After the Lynx beat her team in late August, Indiana coach Lin Dunn said the Lynx and the Los Angeles Sparks were the two best teams in the WNBA.
Saturday night, after his team had lost by 23 points to Minnesota, Seattle coach Brian Agler wouldn’t go that far. But in the Western Conference, he said, it was the Lynx, the Sparks, then everybody else.
The two teams rank 1-2 in scoring and shooting, 2-3 in points off turnovers, 1-3 in fastbreak points. Both like to run, both have MVP candidates. And, on Wednesday night at Target Center, the two teams play each other with the conference title still to be decided.

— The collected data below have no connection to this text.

File: src/rtl/subset_scan_ctrl.sv
// Scan controller that streams all 256 grid positions to a shared subset evaluator and counts activated ones.
// Optional build macro SUBSET_SCAN_BITMAP_EN adds a per-position activation map read through map_addr/map_bit.
module subset_scan_ctrl #(
  parameter int MAX_OUT = 4
) (
  input  logic        clk,
  input  logic        rst,
  input  logic        start,
  input  logic [23:0] central,
  input  logic [23:0] radius_square,
  input  logic [1:0]  mode,
  output logic        busy,
  output logic        done,
  output logic [8:0]  candidate,
  output logic        err,
  output logic        sub_en,
  output logic [7:0]  sub_position,
  output logic [23:0] sub_central,
  output logic [23:0] sub_radius_square,
  output logic [1:0]  sub_mode,
  input  logic        sub_valid,
  input  logic        sub_activated,
`ifdef SUBSET_SCAN_BITMAP_EN
  input  logic [7:0]  map_addr,
  output logic        map_bit,
`endif
  output logic [1:0]  fsm_state
);

  typedef enum logic [1:0] {
    IDLE  = 2'd0,
    ISSUE = 2'd1,
    DRAIN = 2'd2,
    DONE  = 2'd3
  } state_t;

  state_t      state;
  logic [7:0]  pos;
  logic [3:0]  outstanding;
  logic [8:0]  resp_cnt;
  logic        issue;
  logic        resp_ok;
  logic        at_limit;

  // Handshake: every cycle with sub_en=1 is one accepted request (the evaluator
  // never stalls); each sub_valid=1 cycle returns exactly one response, in issue order.
  assign at_limit = (outstanding == 4'(MAX_OUT));
  assign resp_ok  = sub_valid && (outstanding != 4'd0);
  assign issue    = (state == ISSUE) && (!at_limit || sub_valid);

  assign sub_en       = issue;
  assign sub_position = pos;
  assign busy         = (state == ISSUE) || (state == DRAIN);
  assign done         = (state == DONE);
  assign fsm_state    = state;

  always_ff @(posedge clk or posedge rst) begin
    if (rst) begin
      state             <= IDLE;
      pos               <= 8'd0;
      outstanding       <= 4'd0;
      resp_cnt          <= 9'd0;
      candidate         <= 9'd0;
      err               <= 1'b0;
      sub_central       <= 24'd0;
      sub_radius_square <= 24'd0;
      sub_mode          <= 2'd0;
    end else begin
      // A response with nothing in flight is a protocol violation: flag it, drop it.
      if (sub_valid && (outstanding == 4'd0))
        err <= 1'b1;

      case ({issue, resp_ok})
        2'b10:   outstanding <= outstanding + 4'd1;
        2'b01:   outstanding <= outstanding - 4'd1;
        default: outstanding <= outstanding;
      endcase

      if (resp_ok) begin
        resp_cnt <= resp_cnt + 9'd1;
        if (sub_activated && (candidate != 9'd256))
          candidate <= candidate + 9'd1;
      end

      case (state)
        IDLE: begin
          if (start) begin
            sub_central       <= central;
            sub_radius_square <= radius_square;
            sub_mode          <= mode;
            candidate         <= 9'd0;
            resp_cnt          <= 9'd0;
            pos               <= 8'd0;
            state             <= ISSUE;
          end
        end
        ISSUE: begin
          if (issue) begin
            if (pos == 8'hFF)
              state <= DRAIN;
            else
              pos <= pos + 8'd1;
          end
        end
        DRAIN: begin
          if ((outstanding == 4'd0) && (resp_cnt == 9'd256))
            state <= DONE;
        end
        DONE: begin
          state <= IDLE;
        end
        default: state <= IDLE;
      endcase
    end
  end

`ifdef SUBSET_SCAN_BITMAP_EN
  logic [255:0] map;

  always_ff @(posedge clk or posedge rst) begin
    if (rst) begin
      map <= '0;
    end else if ((state == IDLE) && start) begin
      map <= '0;
    end else if (resp_ok && !resp_cnt[8]) begin
      map[resp_cnt[7:0]] <= sub_activated;
    end
  end

  assign map_bit = map[map_addr];
`endif

endmodule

“There aren’t any secrets,” Lynx guard Seimone Augustus said. “There is no secret what we’re going to do. It’s a matter of who is going to go out and execute.’’
The Lynx are in first place in the Western Conference; the Sparks are 1½ games back. After Wednesday’s game the Lynx will head to Seattle for back-to-back games, then play at Los Angeles before coming home to finish the regular season against Chicago on Sept. 14.
But the pecking order in the West likely will be set before the regular-season finale.
The Lynx and Sparks will have the top two spots, but in what order? At stake is home-court advantage should they meet in the conference finals.
“We’re focusing on the idea that … this is a tiebreak game,” Lynx coach Cheryl Reeve said.
The season series has been strange so far. The two teams played three times between June 21 and July 2. All three were blowouts.
The Lynx lost by 28 points in L.A. on June 21. They returned the favor with a 24-point victory over the Sparks at Target Center June 28. Four days later the Sparks beat the Lynx by 30. The Lynx need to win tonight to keep alive the possibility of winning the season series, the first tiebreaker should the two teams finish tied for first.
Reeve and her players expect a much tighter game Wednesday night.
“Things are going to tighten up rather quickly,” forward Rebekkah Brunson said. “Maybe [Wednesday], maybe in L.A. … Maybe in the playoffs. The matchups are so interesting.’’
Like the Lynx, the Sparks have a star at nearly every position. The Sparks have the frontcourt of Candice Parker and Nneka Ogwumike — a power forward who has proved a matchup problem for Minnesota. The Lynx counter with Brunson and Janel McCarville. The Sparks have wing players Kristi Tolliver and Alana Beard, the Lynx have Augustus and Maya Moore. Point guards Lindsey Harding and Lindsay Whalen run their respective teams.
Of those 10 starters, seven were on the Western Conference All-Star team, with Parker emerging as the game’s MVP. She and Moore have emerged as leading candidates for league MVP honors.
The WNBA schedule has kept the two teams apart for two months. Both teams have had hiccups. The Sparks lost three of four games in a stretch that ended in early August, but they have gone 9-2 since. The Lynx lost three in a row in mid-August but have gone 5-1 since.
Both teams appear to be peaking at the right time.
“It’s a test of wills,” Reeve said. “Are they going to win their style of play or are we going to win our style of play? I suspect it will be a very spirited game. And I’d be surprised if it didn’t come down to some end-of-game situations.”